The novel is set in a fictionalized Natchez, which is called Pretense, Mississippi, in the book. All the names have been changed for legal reasons, Lefebvre said.

She tells the story of the romance between “Gianni Lombardo,” a young and heavyset restaurateur and her daughter “Hope,” a master florist who won a state competition and asked if she could place her award-winning arrangement at his restaurateur. They married after a two-year courtship, and had a son.

“Then, he wanted gastric bypass surgery, so he would not be a prisoner of his body, and so he could truly be a husband to her and a father to Nicholas,” Lefebvre said. “She pleaded with him not to do it.”

After one delay because of his high blood pressure, “Gianni” went ahead with the surgery.

“The doctor came out and said it was a textbook perfect surgery,” she said. “Alarms started going off later that night. On the monitors his blood pressure was falling, but his pulse was rising. The doctor refused to come back [to the hospital].”

Later when he had to get up, he took a couple of steps, but became dizzy, Lefebvre said.

“When they sat him down on the side of the bed, blood gushed from the incision,” she said. “The nurses were slipping on it.”
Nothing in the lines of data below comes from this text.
--- src/sv/gb5_pkg.sv ---
// ============================================================================
// gb5_pkg
// Shared constants, codes and types of the streaming 5x5 Gaussian blur.
// ============================================================================
`default_nettype none

package gb5_pkg;

   // Frame geometry and pixel format.
   localparam int MAX_WIDTH    = 1024;
   localparam int COL_BITS     = $clog2(MAX_WIDTH);
   localparam int PIXEL_BITS   = 8;
   localparam int WIDTH_BITS   = 11;
   localparam int HEIGHT_BITS  = 13;
   localparam int ROW_BITS     = HEIGHT_BITS + 1;
   localparam int MIN_DIM      = 3;
   localparam int WIDTH_RESET  = 640;
   localparam int HEIGHT_RESET = 480;

   // Line store: four previous rows, each in its own slot.
   localparam int SLOTS     = 4;
   localparam int SLOT_BITS = 2;

   // Kernel and result format.
   localparam int TAPS      = 5;
   localparam int VSUM_BITS = PIXEL_BITS + 4;
   localparam int BLUR_BITS = 16;

   // Result queue.
   localparam int BURST         = 3;
   localparam int PUSH_BITS     = 2;
   localparam int FIFO_DEPTH    = 16;
   localparam int FIFO_PTR_BITS = $clog2(FIFO_DEPTH);
   localparam int FIFO_CNT_BITS = FIFO_PTR_BITS + 1;

   // Configuration port.
   localparam int CSR_IDX_BITS  = 8;
   localparam int CSR_DATA_BITS = 16;

   typedef enum logic [CSR_IDX_BITS-1:0] {
      REG_IMAGE_WIDTH  = 8'd0,
      REG_IMAGE_HEIGHT = 8'd1
   } csr_reg_type;

   typedef enum logic {
      OP_PIXEL = 1'b0,
      OP_FLUSH = 1'b1
   } op_type;

   typedef logic [PIXEL_BITS-1:0] pixel_type;
   typedef logic [VSUM_BITS-1:0]  vsum_type;
   typedef logic [BLUR_BITS-1:0]  blur_type;

   // One accepted item after the first register.
   typedef struct packed {
      pixel_type             cur;
      logic [SLOT_BITS-1:0]  slot;
      logic [SLOTS-1:0]      row_ok;
      logic                  first;
      logic                  emit;
      logic                  row_end;
      logic                  last;
   } item_type;

   // Access of the line store for one accepted item.
   typedef struct packed {
      logic                 en;
      logic [COL_BITS-1:0]  addr;
      logic [SLOT_BITS-1:0] slot;
      pixel_type            data;
   } store_cmd_type;

   typedef struct packed {
      blur_type blurred;
      logic     last;
   } result_type;

   // Up to three results written to the queue in one cycle.
   typedef struct packed {
      logic [PUSH_BITS-1:0]    count;
      result_type [BURST-1:0]  data;
   } push_type;

endpackage

`default_nettype wire

--- src/sv/gb5_req_if.sv ---
// ============================================================================
// gb5_req_if
// Input pixel channel: valid/ready handshake with operation and pixel.
// ============================================================================
`default_nettype none

interface gb5_req_if;
   logic                            valid;
   logic                            ready;
   logic                            operation;
   logic [gb5_pkg::PIXEL_BITS-1:0]  pixel;

   modport source (output valid, output operation, output pixel, input ready);
   modport sink   (input valid, input operation, input pixel, output ready);
endinterface

`default_nettype wire

--- src/sv/gb5_csr_if.sv ---
// ============================================================================
// gb5_csr_if
// Configuration write channel: valid/ready handshake with index and data.
// ============================================================================
`default_nettype none

interface gb5_csr_if;
   logic                               valid;
   logic                               ready;
   logic [gb5_pkg::CSR_IDX_BITS-1:0]   index;
   logic [gb5_pkg::CSR_DATA_BITS-1:0]  data;

   modport source (output valid, output index, output data, input ready);
   modport sink   (input valid, input index, input data, output ready);
endinterface

`default_nettype wire

--- src/sv/gb5_ctrl.sv ---
// ============================================================================
// gb5_ctrl
// Configuration registers, raster counters, result reservation and the
// input register of the pipeline.
// ============================================================================
`default_nettype none

module gb5_ctrl (
   input  wire logic                              clock,
   input  wire logic                              reset,
   gb5_req_if.sink                                req_if,
   gb5_csr_if.sink                                csr_if,
   input  wire logic                              rsp_pop,
   output gb5_pkg::store_cmd_type                 store_cmd,
   output gb5_pkg::item_type                      item,
   output logic                                   item_valid,
   output logic [gb5_pkg::FIFO_CNT_BITS-1:0]      reserve
);
   import gb5_pkg::*;

   logic [WIDTH_BITS-1:0]    width_ff, width_in;
   logic [HEIGHT_BITS-1:0]   height_ff, height_in;
   logic [COL_BITS-1:0]      col_ff, col_in;
   logic [ROW_BITS-1:0]      row_ff, row_in;
   logic [FIFO_CNT_BITS-1:0] reserve_ff, reserve_in;
   item_type                 item_ff, item_in;
   logic                     item_valid_ff, item_valid_in;

   logic [COL_BITS-1:0]      col_last;
   logic [ROW_BITS-1:0]      eff_h;
   logic [ROW_BITS-1:0]      h_plus1;
   logic                     fire;
   logic                     csr_fire;
   logic                     at_col_last;
   logic                     emit;
   pixel_type                cur;
   logic [PUSH_BITS-1:0]     n_new;

   // Effective frame size: width clamped to [3, MAX_WIDTH], height to at least 3.
   always_comb begin
      if (width_ff < WIDTH_BITS'(MIN_DIM)) begin
         col_last = COL_BITS'(MIN_DIM - 1);
      end else if (32'(width_ff) > MAX_WIDTH) begin
         col_last = COL_BITS'(MAX_WIDTH - 1);
      end else begin
         col_last = COL_BITS'(width_ff - WIDTH_BITS'(1));
      end
      eff_h   = (height_ff < HEIGHT_BITS'(MIN_DIM)) ? ROW_BITS'(MIN_DIM)
                                                    : ROW_BITS'(height_ff);
      h_plus1 = eff_h + ROW_BITS'(1);
   end

   // Handshakes. Input is held off while the queue could not take a full burst.
   assign fire          = req_if.valid && req_if.ready;
   assign csr_fire      = csr_if.valid && csr_if.ready;
   assign req_if.ready  = (reserve_ff <= FIFO_CNT_BITS'(FIFO_DEPTH - BURST));
   assign csr_if.ready  = 1'b1;

   // Decode of the item at the current raster position.
   always_comb begin
      at_col_last = (col_ff == col_last);
      emit        = (row_ff >= ROW_BITS'(2)) && (col_ff >= COL_BITS'(2));
      // Flush items and pixels of the padding rows count as zero.
      if (req_if.operation == OP_PIXEL && row_ff < eff_h) begin
         cur = req_if.pixel;
      end else begin
         cur = '0;
      end
      if (!emit) begin
         n_new = '0;
      end else if (at_col_last) begin
         n_new = PUSH_BITS'(BURST);
      end else begin
         n_new = PUSH_BITS'(1);
      end

      item_in.cur     = cur;
      item_in.slot    = row_ff[SLOT_BITS-1:0];
      for (int k = 0; k < SLOTS; k++) begin
         // Row slot k holds input row row_ff-(SLOTS-k); rows above the top are zero.
         item_in.row_ok[k] = (row_ff >= ROW_BITS'(SLOTS - k));
      end
      item_in.first   = (col_ff == '0);
      item_in.emit    = emit;
      item_in.row_end = at_col_last;
      item_in.last    = (row_ff == h_plus1);
      item_valid_in   = fire;
   end

   // Line store access happens as the item is taken.
   always_comb begin
      store_cmd.en   = fire;
      store_cmd.addr = col_ff;
      store_cmd.slot = row_ff[SLOT_BITS-1:0];
      store_cmd.data = cur;
   end

   // Registers, counters and reservation bookkeeping.
   always_comb begin
      width_in   = width_ff;
      height_in  = height_ff;
      col_in     = col_ff;
      row_in     = row_ff;
      reserve_in = reserve_ff + FIFO_CNT_BITS'(fire ? n_new : '0)
                   - FIFO_CNT_BITS'(rsp_pop);
      if (csr_fire) begin
         case (csr_reg_type'(csr_if.index))
            REG_IMAGE_WIDTH: begin
               width_in = csr_if.data[WIDTH_BITS-1:0];
               col_in   = '0;
               row_in   = '0;
            end
            REG_IMAGE_HEIGHT: begin
               height_in = csr_if.data[HEIGHT_BITS-1:0];
               col_in    = '0;
               row_in    = '0;
            end
            default: begin
            end
         endcase
      end else if (fire) begin
         if (at_col_last) begin
            col_in = '0;
            row_in = (row_ff >= h_plus1) ? '0 : row_ff + ROW_BITS'(1);
         end else begin
            col_in = col_ff + COL_BITS'(1);
         end
      end
   end

   always_ff @(posedge clock) begin
      if (reset) begin
         width_ff      <= WIDTH_BITS'(WIDTH_RESET);
         height_ff     <= HEIGHT_BITS'(HEIGHT_RESET);
         col_ff        <= '0;
         row_ff        <= '0;
         reserve_ff    <= '0;
         item_valid_ff <= 1'b0;
      end else begin
         width_ff      <= width_in;
         height_ff     <= height_in;
         col_ff        <= col_in;
         row_ff        <= row_in;
         reserve_ff    <= reserve_in;
         item_valid_ff <= item_valid_in;
      end
   end

   // Item payload register.
   always_ff @(posedge clock) begin
      if (fire) begin
         item_ff <= item_in;
      end
   end

   assign item       = item_ff;
   assign item_valid = item_valid_ff;
   assign reserve    = reserve_ff;

endmodule

`default_nettype wire

--- src/flat_wrapper.sv ---
// flat-port wrapper written by rule: the top's interface ports become plain ports
module gb5_ctrl_flat import gb5_pkg::*;
  (clock, reset, rsp_pop, store_cmd, item, item_valid, reserve, req_if_valid, req_if_operation, req_if_pixel, req_if_ready, csr_if_valid, csr_if_index, csr_if_data, csr_if_ready);
  gb5_req_if req_if_i ();
  gb5_csr_if csr_if_i ();
  input  wire logic clock;
  input  wire logic reset;
  input  wire logic rsp_pop;
  output gb5_pkg::store_cmd_type store_cmd;
  output gb5_pkg::item_type item;
  output logic item_valid;
  output logic [gb5_pkg::FIFO_CNT_BITS-1:0] reserve;
  input wire logic [$bits(req_if_i.valid)-1:0] req_if_valid;
  input wire logic [$bits(req_if_i.operation)-1:0] req_if_operation;
  input wire logic [$bits(req_if_i.pixel)-1:0] req_if_pixel;
  output wire logic [$bits(req_if_i.ready)-1:0] req_if_ready;
  input wire logic [$bits(csr_if_i.valid)-1:0] csr_if_valid;
  input wire logic [$bits(csr_if_i.index)-1:0] csr_if_index;
  input wire logic [$bits(csr_if_i.data)-1:0] csr_if_data;
  output wire logic [$bits(csr_if_i.ready)-1:0] csr_if_ready;
  assign req_if_i.valid = req_if_valid;
  assign req_if_i.operation = req_if_operation;
  assign req_if_i.pixel = req_if_pixel;
  assign req_if_ready = req_if_i.ready;
  assign csr_if_i.valid = csr_if_valid;
  assign csr_if_i.index = csr_if_index;
  assign csr_if_i.data = csr_if_data;
  assign csr_if_ready = csr_if_i.ready;
  gb5_ctrl u_core (.clock(clock), .reset(reset), .req_if(req_if_i), .csr_if(csr_if_i), .rsp_pop(rsp_pop), .store_cmd(store_cmd), .item(item), .item_valid(item_valid), .reserve(reserve));
endmodule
It was eight days before they could get him moved to another hospital, she said, adding that other doctors who heard about the case wanted nothing to do with it.

“I explain all the medical terminology,” Lefebvre said. “I event ell some things on myself in there that maybe I shouldn't have.”

Before her son--in-law was moved, he had to have a tracheotomy, which was done without the benefit of anesthesia, she said.

After numerous tests, she said, doctors concluded that there was nothing they could do for him. During an attempt to repair the original operation, he had seizures, coded twice and suffered brain injury.

“It was a great tragedy, a great loss to my family,” Lefebvre said. “People really need to think before they want a quick fix.”

When her daughter filed suit against the doctor who performed the original operation, her daughter learned she was filing the 18th lawsuit against the man, who is still practicing medicine, Lefebvre said.

“This book was closure,” she said. “I wrote late at night. I cried many tears.”

In addition to writing the novel, Lefebvre also has testified before a legislative committee about raising Louisiana's limit on a patient’s compensation when doctor is found negligent, and plans to continue pushing for the legislation. The present cap, set in 1976, is $500,000, she said. Of that, she said, the first $100,000 is paid by medical malpractice insurance and the rest from a patient compensation fund administered by the state but funded by doctors, hospitals and clinics.

“We update laws with the times, but we have such a strong lobby for physicians that everything just stays status quo.”

Lebebvre also is continuing to write. She recalled that as a student at Plaquemine High, her teacher Elizabeth Delahaye gave one of her papers special attention – “it looked like it was hemorrhaging” – encouraged her to write books.

“She said you have a gift unlike anyone else in this class. She said never stop writing. The mistakes don't even count to me.”

Currently, Lefebvre is editing her second novel and beginning work on a third – these on lighter subjects.